[Date Prev][Date Next][Thread Prev][Thread Next][Date Index][Thread Index]

Re: More GC fun.



On Thu, 17 Aug 2000, David Woodhouse wrote:

> 
> 
> jffs_write_node(), through jffs_possibly_delete_file(), appears to remove a 
> file from the in-core tree as soon as it's deleted, even if there are still 
> nodes on the flash which belong to it.

You mean jffs_possibly_delete_file is called from jffs_insert_node, right?

Yes, the deleted file is removed from the internal file tree. The areas on the
flash corresponding to the deleted file's nodes, represented with jffs_fm
structs, are kept to be able to track during garbage collection.


> When jffs_garbage_collect_now() later tries to pass over those nodes, it 
> isn't happy, because it can't find the file to which they belong.

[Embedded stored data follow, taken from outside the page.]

This design comes from an exercise in tuning for small area on the open sky130 flow, not from production work. Function was checked by simulation only, so behaviour that the tests miss may differ from the original. Power and IR drop assume default switching activity.

==> flow/design.v (excerpt) <==
module fpc_codec (
    input  wire        clk,
    input  wire        rst,
    input  wire        req_valid,
    output wire        req_ready,
    input  wire        req_we,
    input  wire        req_space,
    input  wire [8:0]  req_addr,
    input  wire [31:0] req_wdata,
    output reg         resp_valid,
    output reg  [31:0] resp_rdata
);
    localparam integer N = 130;
    localparam [3:0] E_NONE = 4'd0, E_SHORT = 4'd2, E_CSUM = 4'd3,
                     E_ILLEGAL = 4'd6, E_RANGE = 4'd7;
    reg  [8*N-1:0] ring;
    reg  [7:0]     pos;
    reg  [7:0]     head_new;
    wire [7:0] head = ring[7:0];
    wire [7:0] tapa = ring[8*26 +: 8];
    wire [7:0] tapb = ring[8*104 +: 8];
    always @(posedge clk)
        ring <= {head_new, ring[8*N-1:8]};
    always @(posedge clk)
        if (rst)               pos <= 8'd123;
        else if (pos == N - 1) pos <= 8'd0;
        else                   pos <= pos + 8'd1;
    reg [4:0] s_reg;      
  ...
Settings: LEC_CHECK=0, CAP_MARGIN=20, CORE_MARGIN=2, CORE_UTILIZATION=40, GPL_TIMING_DRIVEN=0, SLEW_MARGIN=20; clock period 8.0 ns.
run.sh (not shown) runs the stock make flow with config.mk's settings and CLKGATE_MAP_FILE= SYNTH_SCRIPT=/design/flow/synth_recipe.tcl, a recipe that flattens the netlist after the stock synthesis.
Edit:
==> flow/flow/run.sh (new file) <==
#!/bin/bash
# Standard layout with two changes: the port buffers are the smallest buffer
# cell, and clock tree synthesis adds no dummy loads.
set -o pipefail
export REMOVE_ABC_BUFFERS=1
export BUFFER_PORTS_ARGS="-buffer_cell sky130_fd_sc_hd__buf_1"
export CTS_ARGS="-sink_clustering_enable -repair_clock_nets -dont_use_dummy_load -sink_clustering_size 35 -sink_clustering_max_diameter 50"
bash standard.sh > standard.log 2>&1
status=$?
exit $status
==> flow/standard.sh (new file) <==
#!/bin/bash
# synth_recipe.tcl (not shown) runs the flow's synth.tcl, then flattens the netlist and writes it again
# the make line also repeats each setting of config.mk as NAME=value (left out here)
make -C /OpenROAD-flow-scripts/flow DESIGN_CONFIG=/design/flow/config.mk WORK_HOME=/design/flow/orfs CLKGATE_MAP_FILE= SYNTH_SCRIPT=/design/flow/synth_recipe.tcl "${@:-finish}"
removed: flow/run.sh
Sequential cell count stays the same.
Non-clock buffer count drops by 50.
Clock power decreases by 33%.
Die area stays the same.
Routed wire length is lower by 10%.
Area after synthesis stays the same.
Design area goes down by 6.6%.
Utilization drops by 3.2 points.
Worst setup slack gets better by 0.67 ns.
Via count went down by 2.9%.
Global-route usage went down by 1.5 points.
Edit:
==> flow/flow/run.sh (replaced) <==
#!/bin/bash
# Standard layout with two changes: the port buffers are the smallest buffer
# cell, and clock tree synthesis adds no dummy loads.
set -o pipefail
export REMOVE_ABC_BUFFERS=1
export BUFFER_PORTS_ARGS="-buffer_cell sky130_fd_sc_hd__buf_1"
export CTS_ARGS="-sink_clustering_enable -repair_clock_nets -dont_use_dummy_load -sink_clustering_size 12 -sink_clustering_max_diameter 60 -buf_list {sky130_fd_sc_hd__clkbuf_4 sky130_fd_sc_hd__clkbuf_8}"
bash standard.sh > standard.log 2>&1
status=$?
exit $status
What happened: The changed run finished with timing, DRC and antenna clean; critical path depth came out lower by 5; global-route usage rose by 0.10 points; sequential power barely changes; first-iteration DRC count drops by 5.4%.
Edit:
==> flow/flow/run.sh (replaced) <==
#!/bin/bash
# Standard layout with two changes: the port buffers are the smallest buffer
# cell, and clock tree synthesis adds no dummy loads.
set -o pipefail
export REMOVE_ABC_BUFFERS=1
export BUFFER_PORTS_ARGS="-buffer_cell sky130_fd_sc_hd__buf_1"
export CTS_ARGS="-sink_clustering_enable -repair_clock_nets -dont_use_dummy_load -sink_clustering_size 20 -sink_clustering_max_diameter 40 -buf_list sky130_fd_sc_hd__clkbuf_8"
bash standard.sh > standard.log 2>&1
status=$?
exit $status
The changed run went through all stages and came out clean.
Power falls slightly.
Clock power shrinks by a few percent.
Utilization shrinks by 0.24 points.
Worst setup slack improved by 0.021 ns.
Final area went down slightly.
Edit:
==> flow/flow/run.sh (replaced) <==
#!/bin/bash
# Standard layout with two changes: the port buffers are the smallest buffer
# cell, and clock tree synthesis adds no dummy loads.
set -o pipefail
export REMOVE_ABC_BUFFERS=1
export BUFFER_PORTS_ARGS="-buffer_cell sky130_fd_sc_hd__buf_1"
export CTS_ARGS="-sink_clustering_enable -repair_clock_nets -dont_use_dummy_load -sink_clustering_size 10 -sink_clustering_max_diameter 50 -buf_list sky130_fd_sc_hd__clkbuf_4"
bash standard.sh > standard.log 2>&1
status=$?
exit $status
What happened:
- cell area shrinks by 0.95%
- register-to-register slack improved by 0.10 ns
- global-route usage grows by 0.34 points
- clock skew shrinks by 0.022 ns
- area after synthesis is unchanged
Background: an optimization exercise with open tools, aiming at small area. Do not read the settings as production practice.
Where RTL was checked, it was by simulation tests only, not by an equivalence proof against the original.
Power is estimated from default activity; no workload was simulated.

==> flow/design.v <==
module kstc_crc32c_step #(
    parameter [31:0] POLY = 32'h82F63B78
) (
    input  wire [31:0] crc_in,
    input  wire [7:0]  data,
    output reg  [31:0] crc_out
);
    integer i;
    always @* begin
        crc_out = crc_in ^ {24'd0, data};
        for (i = 0; i < 8; i = i + 1)
            crc_out = crc_out[0] ? ((crc_out >> 1) ^ POLY) : (crc_out >> 1);
    end
endmodule
module kstc_rx #(
    parameter MAX_PAYLOAD = 64
) (
    input  wire                     clk,
    input  wire                     rst,
    input  wire                     in_valid,
    input  wire [7:0]               in_byte,
    output reg                      out_valid,
    output wire [7:0]               out_pri,
    output wire [15:0]              out_src,
    output wire [15:0]              out_dst,
    output wire [15:0]              out_dspec,
    output wire [63:0]              out_tid,
    output wire [6:0]               out_len,
    output wire [8*MAX_PAYLOAD-1:0] out_payload
);
    localparam [7:0]  DELIM       = 8'h9E;
    localparam [7:0]  ESC         = 8'h8E;
    localparam [31:0] CRC_INIT    = 32'hFFFFFFFF;
    localparam [31:0] CRC_RESIDUE = 32'hB798B438;
    reg        in_frame;    
    reg        fresh;       
    reg        unesc;       
    reg [6:0]  cnt;         
    reg [31:0] crc;
    reg [8*24-1:8]          hdr;       
    reg [8*MAX_PAYLOAD-1:0] buffer;    
    wire [7:0]  eff = unesc ? ~in_byte : in_byte;
    wire [31:0] crc_next;
    kstc_crc32c_step u_crc (
        .crc_in  (crc),
        .data    (eff),
        .crc_out (crc_next)
    );
    wire is_delim = (in_byte == DELIM);
    wire is_esc   = (in_byte == ESC);
    wire data     = in_valid && !is_delim && !is_esc;
    wire at_hdr_end = !fresh && (cnt == 7'd123);             
    wire at_ovf     = cnt[6] && !cnt[5] && !cnt[4];          
    wire len_ok     = !cnt[6] || at_ovf;                     
    reg bad_data;
    always @* begin
        bad_data = 1'b0;
        if (fresh && eff != 8'h00)
            bad_data = 1'b1;                                 
        if (!fresh && cnt >= 7'd116 && cnt <= 7'd118 && eff != 8'h00)
            bad_data = 1'b1;                                 
        if (!fresh && cnt == 7'd119 && eff != 8'h80)
            bad_data = 1'b1;
        if (at_hdr_end && crc_next != CRC_RESIDUE)
            bad_data = 1'b1;                                 
        if (!fresh && at_ovf)
            bad_data = 1'b1;                                 
    end
    wire take_delim = in_valid && is_delim;
    wire emit = take_delim && in_frame && !fresh && len_ok && (crc == CRC_RESIDUE);
    always @(posedge clk) begin
        if (rst)
            in_frame <= 1'b0;
        else if (take_delim)
            in_frame <= 1'b1;
        else if (in_valid && is_esc && unesc)
            in_frame <= 1'b0;                                
        else if (data && bad_data)
            in_frame <= 1'b0;
    end
    always @(posedge clk) begin
        if (in_valid)
            unesc <= is_esc;
        if (take_delim)
            fresh <= 1'b1;
        else if (data)
            fresh <= 1'b0;
        if (data)
            cnt <= fresh ? 7'd93 : cnt + 7'd1;
        if (take_delim || (data && at_hdr_end))
            crc <= CRC_INIT;
        else if (data)
            crc <= crc_next;
    end
    always @(posedge clk) begin
        if (rst)
            out_valid <= 1'b0;
        else
            out_valid <= emit;
    end
    wire [23:1]            hdr_we;
    wire [MAX_PAYLOAD-1:0] buf_we;
    genvar g;
    generate
        for (g = 1; g <= 23; g = g + 1) begin : g_hdr
            if (g <= 7 || g >= 16) begin : g_used
                localparam [6:0] P = g - 36 + 128;
                wire keep = (cnt[6:3] != P[6:3]) || (cnt[2:0] != P[2:0]);
                assign hdr_we[g] = (cnt == P);
                always @(posedge clk)
                    hdr[8*g +: 8] <= ({8{hdr_we[g]}} & eff) | ({8{keep}} & hdr[8*g +: 8]);
            end else begin : g_unused
                assign hdr_we[g] = 1'b0;
            end
        end
        for (g = 0; g < MAX_PAYLOAD; g = g + 1) begin : g_buf
            localparam [6:0] P = (g - 4 + 128) % 128;
            wire keep = (cnt[6:3] != P[6:3]) || (cnt[2:0] != P[2:0]);
            assign buf_we[g] = (cnt == P);
            always @(posedge clk)
                buffer[8*g +: 8] <= ({8{buf_we[g]}} & eff) | ({8{keep}} & buffer[8*g +: 8]);
        end
    endgenerate
    assign out_pri     = hdr[15:8];
    assign out_src     = hdr[31:16];
    assign out_dst     = hdr[47:32];
    assign out_dspec   = hdr[63:48];
    assign out_tid     = hdr[191:128];
    assign out_len     = cnt;
    assign out_payload = buffer;
endmodule
Settings: LEC_CHECK=0, CAP_MARGIN=20, CORE_MARGIN=2, CORE_UTILIZATION=46, SLEW_MARGIN=20, BUFFER_PORTS_ARGS=-buffer_cell sky130_fd_sc_hd__buf_1, CTS_ARGS=-sink_clustering_enable -repair_clock_nets -dont_use_dummy_load -buf_list {sky130_fd_sc_hd__clkbuf_8} -sink_clustering_size 20 -sink_clustering_max_diameter 50; clock period 5.0 ns.
standard.sh (not shown) runs the stock make flow with config.mk's settings and CLKGATE_MAP_FILE= SYNTH_SCRIPT=/design/flow/synth_recipe.tcl, a recipe that flattens the netlist after the stock synthesis.
==> flow/flow/run.sh <==
#!/bin/bash
# Standard ORFS layout (the standard.sh) with these changes:
# - synthesis is the standard flow's synthesis script with only the ABC mapping script
#   replaced by flow/area.abc (area-oriented mapping); flip-flop mapping,
#   flattening and renaming are unchanged;
# - flow/extra.mk is added to config.mk: smallest buffer cell for the port
#   buffers, and CTS with smaller clock buffers and no dummy loads.
set -euo pipefail
W=$PWD
cat flow/extra.mk >> config.mk
sed '/source \$::env(SCRIPTS_DIR)\/synth_preamble.tcl/a set abc_args [lreplace $abc_args 1 1 '"$W"'/flow/area.abc]' \
    "$FLOW_HOME/scripts/synth.tcl" > flow_synth.tcl
grep -q 'flow/area.abc' flow_synth.tcl
sed "s#source \$::env(SCRIPTS_DIR)/synth.tcl#source $W/flow_synth.tcl#" synth_recipe.tcl > flow_synth_recipe.tcl
grep -q 'flow_synth.tcl' flow_synth_recipe.tcl
bash standard.sh synth SYNTH_SCRIPT="$W/flow_synth_recipe.tcl" > synth_make.log 2>&1
bash standard.sh > standard_make.log 2>&1
==> flow/flow/area.abc <==
strash
dc2
dch -f
amap
strash
dch -f
amap
strash
dch -f
amap
topo
==> flow/flow/extra.mk <==
export BUFFER_PORTS_ARGS = -buffer_cell sky130_fd_sc_hd__buf_1
export CTS_ARGS = -sink_clustering_enable -repair_clock_nets -dont_use_dummy_load -buf_list {sky130_fd_sc_hd__clkbuf_8} -sink_clustering_size 20 -sink_clustering_max_diameter 50
The baseline completed without violations.
Then changed:
--- a/flow/design.v
+++ b/flow/design.v
@@ -95,35 +95,21 @@
     always @(posedge clk) begin
         if (rst)
             out_valid <= 1'b0;
         else
             out_valid <= emit;
     end
-    wire [23:1]            hdr_we;
-    wire [MAX_PAYLOAD-1:0] buf_we;
-    genvar g;
-    generate
-        for (g = 1; g <= 23; g = g + 1) begin : g_hdr
-            if (g <= 7 || g >= 16) begin : g_used
-                localparam [6:0] P = g - 36 + 128;
-                wire keep = (cnt[6:3] != P[6:3]) || (cnt[2:0] != P[2:0]);
-                assign hdr_we[g] = (cnt == P);
-                always @(posedge clk)
-                    hdr[8*g +: 8] <= ({8{hdr_we[g]}} & eff) | ({8{keep}} & hdr[8*g +: 8]);
-            end else begin : g_unused
-                assign hdr_we[g] = 1'b0;
-            end
-        end
-        for (g = 0; g < MAX_PAYLOAD; g = g + 1) begin : g_buf
-            localparam [6:0] P = (g - 4 + 128) % 128;
-            wire keep = (cnt[6:3] != P[6:3]) || (cnt[2:0] != P[2:0]);
-            assign buf_we[g] = (cnt == P);
-            always @(posedge clk)
-                buffer[8*g +: 8] <= ({8{buf_we[g]}} & eff) | ({8{keep}} & buffer[8*g +: 8]);
-        end
-    endgenerate
+    integer k;
+    always @(posedge clk) begin
+        for (k = 1; k <= 23; k = k + 1)
+            if ((k <= 7 || k >= 16) && cnt == k - 36 + 128)
+                hdr[8*k +: 8] <= eff;
+        for (k = 0; k < MAX_PAYLOAD; k = k + 1)
+            if (cnt == ((k - 4 + 128) % 128))
+                buffer[8*k +: 8] <= eff;
+    end
     assign out_pri     = hdr[15:8];
     assign out_src     = hdr[31:16];
     assign out_dst     = hdr[47:32];
     assign out_dspec   = hdr[63:48];
     assign out_tid     = hdr[191:128];
     assign out_len     = cnt;
What happened:
- final cell count goes down by 34%
- worst setup slack degrades by 85 ps
- worst hold slack is about the same
- routed wire length goes down by 19%
- global-route usage goes down by 6.7 points
- die area goes up by about 1.6%
- via count goes down by about 35%
- area after synthesis goes up by about 1.6%
- power goes down by about 30%
- combinational power goes down by 56%
- maximum frequency goes down by about 2%
- cell area goes up by 0.87%
- non-clock buffer count goes up by 16
No functional check of the RTL was part of the first run of this note.

---

== wip/sierra ==
Another version of the RTL of kstc_rx (not shown whole).
Size: ~2200 cells after synthesis, ~680 flip-flops, about 650 I/O pins, roughly 21000 sq um of cells after synthesis.
==> module kstc_rx, before the edit <==
module kstc_rx #(
    parameter MAX_PAYLOAD = 64
) (
    input  wire                     clk,
    input  wire                     rst,
    input  wire                     in_valid,
    input  wire [7:0]               in_byte,
    output reg                      out_valid,
    output wire [7:0]               out_pri,
    output wire [15:0]              out_src,
    output wire [15:0]              out_dst,
    output wire [15:0]              out_dspec,
    output wire [63:0]              out_tid,
    output wire [6:0]               out_len,
    output wire [8*MAX_PAYLOAD-1:0] out_payload
);
    localparam [7:0]  DELIM       = 8'h9E;
    localparam [7:0]  ESC         = 8'h8E;
    localparam [31:0] CRC_INIT    = 32'hFFFFFFFF;
    localparam [31:0] CRC_RESIDUE = 32'hB798B438;
    reg        in_frame;    
    reg        fresh;       
    reg        unesc;       
    reg [6:0]  cnt;         
    reg [31:0] crc;
    reg [8*24-1:8]          hdr;       
    reg [8*MAX_PAYLOAD-1:0] buffer;    
    wire [7:0]  eff = unesc ? ~in_byte : in_byte;
    wire        at_pay0  = !fresh && (cnt == 7'd124);            
    wire [31:0] crc_in   = (fresh || at_pay0) ? CRC_INIT : crc;
    wire [31:0] crc_next;
    kstc_crc32c_step u_crc (
        .crc_in  (crc_in),
        .data    (eff),
        .crc_out (crc_next)
    );
    wire is_delim = (in_byte == DELIM);
    wire is_esc   = (in_byte == ESC);
    wire data     = in_valid && !is_delim && !is_esc;
    wire crc_ok   = (crc == CRC_RESIDUE);
    wire at_ovf     = cnt[6] && !cnt[5] && !cnt[4];          
    wire len_ok     = !cnt[6] || at_ovf;                     
    reg bad_data;
    always @* begin
        bad_data = 1'b0;
        if (fresh && eff != 8'h00)
            bad_data = 1'b1;                                 
        if (!fresh && cnt >= 7'd116 && cnt <= 7'd118 && eff != 8'h00)
            bad_data = 1'b1;                                 
        if (!fresh && cnt == 7'd119 && eff != 8'h80)
            bad_data = 1'b1;
        if (at_pay0 && !crc_ok)
            bad_data = 1'b1;                                 
        if (!fresh && at_ovf)
            bad_data = 1'b1;                                 
    end
    wire take_delim = in_valid && is_delim;
    wire emit = take_delim && in_frame && !fresh && len_ok && crc_ok;
    always @(posedge clk) begin
        if (rst)
            in_frame <= 1'b0;
        else if (take_delim)
            in_frame <= 1'b1;
        else if (in_valid && is_esc && unesc)
            in_frame <= 1'b0;                                
        else if (data && bad_data)
            in_frame <= 1'b0;
    end
    always @(posedge clk) begin
        if (in_valid)
            unesc <= is_esc;
        if (take_delim)
            fresh <= 1'b1;
        else if (data)
            fresh <= 1'b0;
        if (data)
            cnt <= fresh ? 7'd93 : cnt + 7'd1;
        if (data)
            crc <= crc_next;
    end
    always @(posedge clk) begin
        if (rst)
            out_valid <= 1'b0;
        else
            out_valid <= emit;
    end
    wire [23:1]            hdr_we;
    wire [MAX_PAYLOAD-1:0] buf_we;
    genvar g;
    generate
        for (g = 1; g <= 23; g = g + 1) begin : g_hdr
            if (g <= 7 || g >= 16) begin : g_used
                localparam [6:0] P = g - 36 + 128;
                wire keep = (cnt[6:3] != P[6:3]) || (cnt[2:0] != P[2:0]);
                assign hdr_we[g] = (cnt == P);
                always @(posedge clk)
                    hdr[8*g +: 8] <= ({8{keep}} | eff) & (hdr[8*g +: 8] | {8{hdr_we[g]}});
            end else begin : g_unused
                assign hdr_we[g] = 1'b0;
            end
        end
        for (g = 0; g < MAX_PAYLOAD; g = g + 1) begin : g_buf
            localparam [6:0] P = (g - 4 + 128) % 128;
            wire keep = (cnt[6:3] != P[6:3]) || (cnt[2:0] != P[2:0]);
            assign buf_we[g] = (cnt == P);
            always @(posedge clk)
                buffer[8*g +: 8] <= ({8{keep}} | eff) & (buffer[8*g +: 8] | {8{buf_we[g]}});
        end
    endgenerate
    assign out_pri     = hdr[15:8];
    assign out_src     = hdr[31:16];
    assign out_dst     = hdr[47:32];
    assign out_dspec   = hdr[63:48];
    assign out_tid     = hdr[191:128];
    assign out_len     = cnt;
    assign out_payload = buffer;
endmodule
Settings: LEC_CHECK=0, CAP_MARGIN=0, CORE_MARGIN=2, CORE_UTILIZATION=46, SLEW_MARGIN=0, BUFFER_PORTS_ARGS=-buffer_cell sky130_fd_sc_hd__buf_1, CTS_ARGS=-sink_clustering_enable -repair_clock_nets -dont_use_dummy_load -buf_list {sky130_fd_sc_hd__clkbuf_8} -sink_clustering_size 20 -sink_clustering_max_diameter 50, REMOVE_ABC_BUFFERS=1; clock period 5.0 ns.
==> flow/flow/area.abc <==
strash
&get -n
&fraig -x
&put
scorr
dc2
dch
amap
topo
==> flow/flow/extra.mk <==
export BUFFER_PORTS_ARGS = -buffer_cell sky130_fd_sc_hd__buf_1
export CTS_ARGS = -sink_clustering_enable -repair_clock_nets -dont_use_dummy_load -buf_list {sky130_fd_sc_hd__clkbuf_8} -sink_clustering_size 20 -sink_clustering_max_diameter 50
export REMOVE_ABC_BUFFERS = 1
Scripts as last shown in full above: flow/flow/run.sh
The following lists how wip/delta was set up differently from wip/sierra:
-- flow/design.v --
<<< wip/sierra, line 41
    reg [8*MAX_PAYLOAD-1:0] buffer;    
    wire [7:0]  eff = unesc ? ~in_byte : in_byte;
    wire        at_pay0  = !fresh && (cnt == 7'd124);            
    wire [31:0] crc_in   = (fresh || at_pay0) ? CRC_INIT : crc;
    wire [31:0] crc_next;
    kstc_crc32c_step u_crc (
        .crc_in  (crc_in),
        .data    (eff),
        .crc_out (crc_next)
>>> wip/delta, line 41
    reg [8*MAX_PAYLOAD-1:0] buffer;    
    wire [7:0]  eff = unesc ? ~in_byte : in_byte;
    wire [31:0] crc_next;
    kstc_crc32c_step u_crc (
        .crc_in  (crc),
        .data    (eff),
        .crc_out (crc_next)
<<< wip/sierra, line 52
    wire is_esc   = (in_byte == ESC);
    wire data     = in_valid && !is_delim && !is_esc;
    wire crc_ok   = (crc == CRC_RESIDUE);
    wire at_ovf     = cnt[6] && !cnt[5] && !cnt[4];          
    wire len_ok     = !cnt[6] || at_ovf;                     
>>> wip/delta, line 50
    wire is_esc   = (in_byte == ESC);
    wire data     = in_valid && !is_delim && !is_esc;
    wire at_hdr_end = !fresh && (cnt == 7'd123);             
    wire at_ovf     = cnt[6] && !cnt[5] && !cnt[4];          
    wire len_ok     = !cnt[6] || at_ovf;                     
<<< wip/sierra, line 64
        if (!fresh && cnt == 7'd119 && eff != 8'h80)
            bad_data = 1'b1;
        if (at_pay0 && !crc_ok)
            bad_data = 1'b1;                                 
        if (!fresh && at_ovf)
>>> wip/delta, line 62
        if (!fresh && cnt == 7'd119 && eff != 8'h80)
            bad_data = 1'b1;
        if (at_hdr_end && crc_next != CRC_RESIDUE)
            bad_data = 1'b1;                                 
        if (!fresh && at_ovf)
<<< wip/sierra, line 70
    end
    wire take_delim = in_valid && is_delim;
    wire emit = take_delim && in_frame && !fresh && len_ok && crc_ok;
    always @(posedge clk) begin
        if (rst)
>>> wip/delta, line 68
    end
    wire take_delim = in_valid && is_delim;
    wire emit = take_delim && in_frame && !fresh && len_ok && (crc == CRC_RESIDUE);
    always @(posedge clk) begin
        if (rst)
<<< wip/sierra, line 90
        if (data)
            cnt <= fresh ? 7'd93 : cnt + 7'd1;
        if (data)
            crc <= crc_next;
    end
>>> wip/delta, line 88
        if (data)
            cnt <= fresh ? 7'd93 : cnt + 7'd1;
        if (take_delim || (data && at_hdr_end))
            crc <= CRC_INIT;
        else if (data)
            crc <= crc_next;
    end
### Flow results
In the reports for wip/delta and wip/sierra, the smaller first-pass GRT wire length belongs to wip/sierra. Run comparison: wip/sierra end point of the critical path crc[21]; wip/delta end point of the critical path in_frame. Sort wip/delta and wip/sierra by count of flip-flops with a built-in enable after synthesis asc -> top: wip/delta. Clock edge transition at the registers on the reported setup and hold paths across wip/delta and wip/sierra: no real change. NOTE via count of the first global-routing pass wip/sierra->wip/delta increased by a few percent. NOTE number of logic inverters in the finished layout wip/sierra->wip/delta increased by more than half. Taking wip/sierra as the reference point, the clock skew of wip/delta rises by 0.030 ns. Sort wip/delta and wip/sierra by met3 wire length desc -> top: wip/delta. From wip/sierra to wip/delta the numbers moved as follows: detailed route wirelength on metal2 saw an increase, fraction of met2 tracks used by global routing went up, post-layout total power moved up, maximum clock frequency level.

afterwards: timing with drivers on the ports:
The flow's constraints put no driver on any port. The routed layouts listed below were extracted and timed again, unchanged, in two steps.
Step 1: set_driving_cell puts a clkbuf_16 on clk and a buf_2 on each other input, an assumption about the parent block.
Step 2 moves the port delays by t, midway between the first and last clock arrival at a register: inputs arrive t later, outputs are due t later. That takes back most of the time a late clock gives input paths.
Slacks: ideal ports / drivers / drivers and shift; pairs: ideal ports / drivers.
| run | t, ns | setup slack, ns | hold WS [ns] | worst data-port slew with drivers (ns) |
|---|---|---|---|---|
| the first run of note 1 | 0.715 | 0.614 / 0.614 / -0.027 | 0.467 / 0.467 / 0.467 | 0.06 |
| the second run of note 1 | 0.693 | 0.529 / 0.529 / -0.057 | 0.468 / 0.468 / 0.468 | 0.03 |
| wip/sierra | 0.713 | 0.551 / 0.551 / 0.301 | 0.480 / 0.480 / 0.480 | 0.04 |
| wip/delta | 0.709 | 0.549 / 0.549 / -0.025 | 0.484 / 0.484 / 0.484 | 0.05 |
With both steps, setup timing fails in the first run of note 1, the second run of note 1 and wip/delta, where it was met with ideal ports. The setup slack of the first run of note 1, which loses most, moves by 0.000 ns with the drivers and by -0.641 ns with both steps.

At least for the moment, I don't see why the nodes of a _deleted_ file are
needed during a garbage collection.


> I think we want to keep the file in the tree until the last node has been 
> removed by GC. That way, we know which inode numbers can safely be re-used 
> after c->next_ino wraps. (/me spots a new can-o-worms in that one ;)

:-)

I dismissed the thoughts of c->next_ino should ever wrap in a real situation. I
reasoned that the flash device itself would have broken long before such a wrap.
I might have misjudged this issue of course.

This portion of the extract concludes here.